Framework for accelerated ttH(bb) array analysis on flat centrally produced nanoAOD samples applying object and event selection as well as pileup, lepton and btagging reweighting directly on a GPU! Or, if you don't have a GPU, no big deal, the same code works on the CPU too, just somewhat slower! No batch jobs or servers required!
Requirements:
- python 3
- uproot
- awkward-array
- numba
- coffea tools (fermilab analysis tools)
Optional for CUDA acceleration:
- cupy
- cudatoolkit
git clone [email protected]:chreissel/hepaccelerate.git
cd hepaccelerate
The framework needs a list of files to process. These files can be either local files or files accessible via xrootd. Note reading files via xrootd will be much slower than caching local files, so if you are running the analysis you might consider copying the files to your own cluster using phedex.

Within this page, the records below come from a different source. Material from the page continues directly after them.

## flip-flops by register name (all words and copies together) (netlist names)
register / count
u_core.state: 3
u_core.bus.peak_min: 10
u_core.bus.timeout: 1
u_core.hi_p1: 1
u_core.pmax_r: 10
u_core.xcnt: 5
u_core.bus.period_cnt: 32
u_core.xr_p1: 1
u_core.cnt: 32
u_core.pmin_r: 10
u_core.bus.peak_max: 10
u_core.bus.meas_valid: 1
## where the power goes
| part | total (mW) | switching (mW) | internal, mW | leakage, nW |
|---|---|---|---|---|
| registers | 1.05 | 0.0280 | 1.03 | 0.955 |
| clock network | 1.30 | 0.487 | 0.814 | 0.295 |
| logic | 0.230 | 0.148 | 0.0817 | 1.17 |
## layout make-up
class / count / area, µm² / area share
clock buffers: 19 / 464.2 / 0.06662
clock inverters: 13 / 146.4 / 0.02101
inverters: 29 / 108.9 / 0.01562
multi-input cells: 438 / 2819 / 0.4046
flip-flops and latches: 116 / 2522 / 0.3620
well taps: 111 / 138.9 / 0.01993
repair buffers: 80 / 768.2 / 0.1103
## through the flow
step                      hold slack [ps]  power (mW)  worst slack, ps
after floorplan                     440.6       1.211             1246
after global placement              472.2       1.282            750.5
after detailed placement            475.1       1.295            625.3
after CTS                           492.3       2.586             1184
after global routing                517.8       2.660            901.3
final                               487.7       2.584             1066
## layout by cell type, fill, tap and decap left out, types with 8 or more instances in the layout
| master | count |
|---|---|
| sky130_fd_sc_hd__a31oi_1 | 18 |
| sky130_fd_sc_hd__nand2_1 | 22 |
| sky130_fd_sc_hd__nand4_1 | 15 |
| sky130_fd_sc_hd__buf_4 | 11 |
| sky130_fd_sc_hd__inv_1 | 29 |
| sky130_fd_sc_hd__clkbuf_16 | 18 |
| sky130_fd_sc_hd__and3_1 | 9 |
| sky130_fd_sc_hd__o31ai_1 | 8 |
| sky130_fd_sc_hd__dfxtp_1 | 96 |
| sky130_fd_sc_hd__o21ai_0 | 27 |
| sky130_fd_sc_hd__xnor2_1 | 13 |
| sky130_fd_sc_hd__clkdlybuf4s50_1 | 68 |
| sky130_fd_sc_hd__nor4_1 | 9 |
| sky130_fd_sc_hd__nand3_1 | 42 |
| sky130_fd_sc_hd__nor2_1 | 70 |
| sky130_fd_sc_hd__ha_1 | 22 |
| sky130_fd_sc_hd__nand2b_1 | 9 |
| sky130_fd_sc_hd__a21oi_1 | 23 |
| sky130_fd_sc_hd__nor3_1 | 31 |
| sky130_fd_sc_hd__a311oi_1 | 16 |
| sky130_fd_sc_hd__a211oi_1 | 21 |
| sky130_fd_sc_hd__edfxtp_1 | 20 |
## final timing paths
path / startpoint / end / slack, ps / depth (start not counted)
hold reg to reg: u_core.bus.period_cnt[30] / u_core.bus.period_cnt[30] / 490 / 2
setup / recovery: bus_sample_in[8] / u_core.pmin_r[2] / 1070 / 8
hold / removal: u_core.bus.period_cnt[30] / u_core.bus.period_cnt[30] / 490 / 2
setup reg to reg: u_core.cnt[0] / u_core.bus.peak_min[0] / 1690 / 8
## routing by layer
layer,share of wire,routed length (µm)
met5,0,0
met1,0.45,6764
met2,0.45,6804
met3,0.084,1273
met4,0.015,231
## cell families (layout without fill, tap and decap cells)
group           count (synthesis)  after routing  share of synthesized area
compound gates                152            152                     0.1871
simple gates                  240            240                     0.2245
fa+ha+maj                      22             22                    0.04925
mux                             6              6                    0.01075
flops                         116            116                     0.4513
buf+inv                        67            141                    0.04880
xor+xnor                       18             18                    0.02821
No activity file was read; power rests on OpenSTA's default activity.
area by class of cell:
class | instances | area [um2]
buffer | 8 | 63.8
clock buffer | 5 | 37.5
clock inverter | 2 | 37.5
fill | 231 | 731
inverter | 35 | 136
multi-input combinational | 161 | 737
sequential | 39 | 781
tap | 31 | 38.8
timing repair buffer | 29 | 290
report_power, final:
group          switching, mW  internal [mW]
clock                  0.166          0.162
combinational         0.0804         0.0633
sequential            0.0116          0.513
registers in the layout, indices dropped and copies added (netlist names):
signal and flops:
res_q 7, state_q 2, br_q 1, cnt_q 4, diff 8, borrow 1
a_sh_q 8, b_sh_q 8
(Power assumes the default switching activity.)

#prepare a list of files to read
#replace /nvmedata with your local location of ROOT files
find /nvmedata/store/mc/RunIIFall17NanoAOD/ttHTobb_M125_TuneCP5_13TeV-powheg-pythia8*/NANOAODSIM -name "*.root > filelist.txt
In order to process the analysis, simply run:
#Run the test analysis
PYTHONPATH=hepaccelerate:coffea:. python3 run_analysis.py --filelist filelist.txt --sample ttHTobb_M125_TuneCP5_13TeV-powheg-pythia8
#output will be stored in this json
cat out_ttHTobb_M125_TuneCP5_13TeV-powheg-pythia8.json
This script loads the ROOT files, prepares local caches from the branches you read and processes the data. The output file contains the weighted histograms.
#second time around, you can load the data from the cache, which is much faster
PYTHONPATH=hepaccelerate:coffea:. python3 run_analysis.py --filelist filelist.txt --sample ttHTobb_M125_TuneCP5_13TeV-powheg-pythia8 --from-cache
#use CUDA for array processing on a GPU!
PYTHONPATH=hepaccelerate:coffea:. python3 run_analysis.py --filelist filelist.txt --sample ttHTobb_M125_TuneCP5_13TeV-powheg-pythia8 --from-cache --use-cuda
Object definitions, event selection cuts and files needed for scale factor calculations can be found in definitions_analysis.py
.
python counts.py --filelist filelist.txt
Running this script gives the total weighted sum of generated events for all files defined in filelist.txt
. After changing the filelist, update the weighted sum of generated events in definitions_analysis.py
.
Looking for the functions used for analysing the datasets? All important, analysis specific functions are defined in lib_analysis.py
.
The scripts submit_cpu.sh
and submit_gpu.sh
in their current form submit one slurm job per sample. To use them, log in to the correct node (ssh t3ui07
for cpu, ssh t3login
for gpu), activate the correct environment:
export PATH=/work/creissel/anaconda3/bin:$PATH
source activate hepaccelerate_cpu
OR
source activate hepaccelerate_gpu
and simply source the submit
script. The arguments passed to run_analysis.py
are defined in c(g)pu_job.sh
.
On your local machine run
ssh -f [email protected] -L 8008:localhost:8008 -N
Then log in to tier3 and run
jupyter notebook --no-browser --port=8008
You will get a URL with a token to copy-paste into your browser. Done.